**Entries provided**
Context: an optimization exercise on an open-source flow, tuned for small area. The choices shown serve that exercise and are no tape-out recipe.
At most, simulation tests tie the RTL to the original design; equivalence was not proved.
Function not checked in runs 1, 2 and 4 to 7: the RTL went through the layout flow alone.
No run shown here takes its clock network from TritonCTS; it comes from the design's own scripts or RTL.
No driver is modelled on the clock port, so clock power and skew are understated where the tree is cut down; a real chip needs a root buffer or a tree.
Power figures rest on the tool's default switching activity, not on a simulated workload.

File: flow/flow/run.sh
#!/bin/bash
# The standard layout (the standard.sh, standard synthesis unchanged), with:
# - after floorplan, the logic between the registers re-mapped for area (flow/restructure.tcl);
# - after clock tree synthesis, the clock tree replaced by a flat one (flow/cts_post.tcl): the
#   clock port drives a root clock inverter, which drives six leaf inverters, each driving the
#   flip-flops of one sixth of the placement; logic gates get their smallest drive;
# - port buffers of the smallest size.
set -euo pipefail
here=$(pwd)
export FLOW_DIR_OWN="$here/flow"
export POST_FLOORPLAN_TCL="$here/flow/restructure.tcl"
export POST_CTS_TCL="$here/flow/cts_post.tcl"
export CTS_ARGS="-sink_clustering_enable -repair_clock_nets -dont_use_dummy_load -buf_list sky130_fd_sc_hd__clkbuf_8"
export BUFFER_PORTS_ARGS="-buffer_cell sky130_fd_sc_hd__buf_1"
bash standard.sh > standard.log 2>&1
File: flow/flow/cts_post.tcl
# Replace the clock tree that clock_tree_synthesis built with a flat one: the clock port
# drives NLEAF clock buffers, each driving the clock pins of one group of flip-flops,
# grouped by placement. Then legalize and repair hold as cts.tcl does.
# ncol x nrow leaves of leaf_master, fed by one root_master cell at their centre;
# with inverters both levels invert, so the flip-flops see the clock's own polarity
set ncol 2
set nrow 3
set leaf_master_name sky130_fd_sc_hd__clkinv_8
set root_master_name sky130_fd_sc_hd__clkinv_8

set db [ord::get_db]
set block [ord::get_db_block]
set clk_net [$block findNet clk_100mhz]

# walk the tree: sinks are the clock pins of non-buffer cells
# this file is sourced from inside a proc, so the walk's lists live in ::
set ::mcts_sinks {}
set ::mcts_insts {}
set ::mcts_nets {}
proc mcts_walk { net } {
  foreach it [$net getITerms] {
    if { [$it isOutputSignal] } { continue }
    set inst [$it getInst]
    set m [[$inst getMaster] getName]
    if { [string match "sky130_fd_sc_hd__clkbuf_*" $m] || [string match "sky130_fd_sc_hd__clkinv*" $m] } {
      lappend ::mcts_insts $inst
      foreach o [$inst getITerms] {
        if { [$o isOutputSignal] && [$o getNet] ne "NULL" } {
          lappend ::mcts_nets [$o getNet]
          mcts_walk [$o getNet]
        }
      }
    } else {
      lappend ::mcts_sinks $it
    }
  }
}
mcts_walk $clk_net
set sinks $::mcts_sinks
set tree_insts $::mcts_insts
set tree_nets $::mcts_nets
puts "manual cts: [llength $sinks] sinks, removing [llength $tree_insts] tree cells"

foreach s $sinks { $s disconnect }
foreach inst $tree_insts { odb::dbInst_destroy $inst }
foreach n $tree_nets { odb::dbNet_destroy $n }

# group sinks by placement: split on x into columns, then each column on y
proc sink_xy { it } {
  set inst [$it getInst]
  set bb [$inst getBBox]
  return [list [expr {([$bb xMin] + [$bb xMax]) / 2}] [expr {([$bb yMin] + [$bb yMax]) / 2}]]
}
set pts {}
foreach s $sinks { lappend pts [concat [sink_xy $s] [list $s]] }
set pts [lsort -integer -index 0 $pts]
set groups {}
set n [llength $pts]
for {set c 0} {$c < $ncol} {incr c} {
  set col [lrange $pts [expr {$c * $n / $ncol}] [expr {($c + 1) * $n / $ncol - 1}]]
  set col [lsort -integer -index 1 $col]
  set m [llength $col]
  for {set r 0} {$r < $nrow} {incr r} {
    lappend groups [lrange $col [expr {$r * $m / $nrow}] [expr {($r + 1) * $m / $nrow - 1}]]
  }
}

proc mcts_pins { master } {
  set in ""; set out ""
  foreach mt [$master getMTerms] {
    if { [$mt getSigType] ne "SIGNAL" } { continue }
    if { [$mt getIoType] eq "OUTPUT" } { set out [$mt getName] } else { set in [$mt getName] }
  }
  return [list $in $out]
}
set master [$db findMaster $leaf_master_name]
lassign [mcts_pins $master] leaf_in leaf_out
set rmaster [$db findMaster $root_master_name]
lassign [mcts_pins $rmaster] root_in root_out
set root [odb::dbInst_create $block $rmaster "clkroot"]
set root_net [odb::dbNet_create $block "clknet_root"]
$root_net setSigType CLOCK
[$root findITerm $root_in] connect $clk_net
[$root findITerm $root_out] connect $root_net
set rx 0; set ry 0
set k 0
foreach g $groups {
  set sx 0; set sy 0
  foreach p $g { incr sx [lindex $p 0]; incr sy [lindex $p 1] }
  set cx [expr {$sx / [llength $g]}]
  set cy [expr {$sy / [llength $g]}]
  set inst [odb::dbInst_create $block $master "clkleaf_$k"]
  $inst setLocation $cx $cy
  $inst setPlacementStatus PLACED
  set net [odb::dbNet_create $block "clknet_leaf_$k"]
  $net setSigType CLOCK
  [$inst findITerm $leaf_in] connect $root_net
  [$inst findITerm $leaf_out] connect $net
  incr rx $cx; incr ry $cy
  foreach p $g { [lindex $p 2] connect $net }
  puts "manual cts: leaf $k at ($cx, $cy) drives [llength $g] sinks"
  incr k
}

$root setLocation [expr {$rx / $k}] [expr {$ry / $k}]
$root setPlacementStatus PLACED

# timing has several ns of slack everywhere: give every logic gate that synthesis
# sized up the smallest drive of the same function, if that has less area
set nswap 0
foreach inst [$block getInsts] {
  set m [$inst getMaster]
  set mn [$m getName]
  if { ![regexp {^(sky130_fd_sc_hd__[a-z0-9]+)_([0-9]+)$} $mn -> base drive] } { continue }
  if { $drive <= 1 } { continue }
  if { [regexp {__(df|edf|sdf|dl|clk|buf|inv|tap|fill|decap|conb|lpflow|probe)} $base] } { continue }
  foreach d {1 0} {
    set nm [$db findMaster ${base}_$d]
    if { $nm eq "NULL" } { continue }
    if { [$nm getWidth] < [$m getWidth] } {
      $inst swapMaster $nm
      incr nswap
      break
    }
  }
}
puts "manual cts: $nswap gates sized down"

detailed_placement
estimate_parasitics -placement
repair_design_helper
repair_timing_helper -hold
detailed_placement
check_placement -verbose
estimate_parasitics -placement
report_clock_skew
report_check_types -max_slew -max_capacitance
File: flow/flow/filter_lib.py
"""Copy a liberty file without the given cells: filter_lib.py IN OUT CELL..."""
import re
import sys

src, dst, drop = sys.argv[1], sys.argv[2], set(sys.argv[3:])
text = open(src).read()
out = []
pos = 0
for m in re.finditer(r'^\s*cell\s*\(\s*"?([\w]+)"?\s*\)\s*\{', text, re.M):
    if m.start() < pos or m.group(1) not in drop:
        continue
    depth = 0
    i = m.end() - 1
    while True:
        c = text[i]
        if c == '{':
            depth += 1
        elif c == '}':
            depth -= 1
            if depth == 0:
                break
        i += 1
    out.append(text[pos:m.start()])
    pos = i + 1
out.append(text[pos:])
open(dst, 'w').write(''.join(out))
File: flow/flow/restructure.tcl
# After floorplan: re-map the logic between the registers for area with OpenROAD's
# restructure (ABC), from a copy of the library without the platform's don't-use cells.
# Registers are not touched.
set lib [lindex $::env(LIB_FILES) 0]
set wd $::env(RESULTS_DIR)/rmp
file mkdir $wd
set flib $wd/area.lib
exec python3 $::env(FLOW_DIR_OWN)/filter_lib.py $lib $flib {*}$::env(DONT_USE_CELLS)
report_design_area
restructure -target area -liberty_file $flib \
  -tielo_port sky130_fd_sc_hd__conb_1/LO -tiehi_port sky130_fd_sc_hd__conb_1/HI \
  -work_dir $wd -abc_logfile $wd/abc.log
report_design_area
file delete $flib
File: flow/standard.sh
#!/bin/bash
# synth_recipe.tcl (not shown) runs the flow's synth.tcl, then flattens the netlist and writes it again
# the make line also repeats each setting of config.mk as NAME=value (left out here)
make -C /OpenROAD-flow-scripts/flow DESIGN_CONFIG=/design/flow/config.mk WORK_HOME=/design/flow/orfs CLKGATE_MAP_FILE= SYNTH_SCRIPT=/design/flow/synth_recipe.tcl "${@:-finish}"
File: flow/config.mk
export PLATFORM = sky130hd
export DESIGN_NAME = sift_front_top
export DESIGN_NICKNAME = sift_front_top
export VERILOG_FILES = /design/flow/design.v
export SDC_FILE = /design/flow/constraint.sdc
export NUM_CORES = 4
export LEC_CHECK = 0
export CAP_MARGIN = 20
export CORE_MARGIN = 2
export CORE_UTILIZATION = 50
export CTS_BUF_LIST = sky130_fd_sc_hd__clkbuf_8
export CTS_CLUSTER_DIAMETER = 100
export CTS_CLUSTER_SIZE = 30
export SLEW_MARGIN = 20
File: flow/constraint.sdc
create_clock -name core_clock -period 10.0 [get_ports {clk_100mhz}]
set_input_delay 2.0000 -clock core_clock [delete_from_list [all_inputs] [get_ports {clk_100mhz}]]
set_output_delay 2.0000 -clock core_clock [all_outputs]
set_load 0.01 [all_outputs]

**Instructions for the task**
In the answer, give the lines from the first line of the data through the line with "No driver is", exactly as they appear and with no additions.

**Task response**
Context: an optimization exercise on an open-source flow, tuned for small area. The choices shown serve that exercise and are no tape-out recipe.
At most, simulation tests tie the RTL to the original design; equivalence was not proved.
Function not checked in runs 1, 2 and 4 to 7: the RTL went through the layout flow alone.
No run shown here takes its clock network from TritonCTS; it comes from the design's own scripts or RTL.
No driver is modelled on the clock port, so clock power and skew are understated where the tree is cut down; a real chip needs a root buffer or a tree.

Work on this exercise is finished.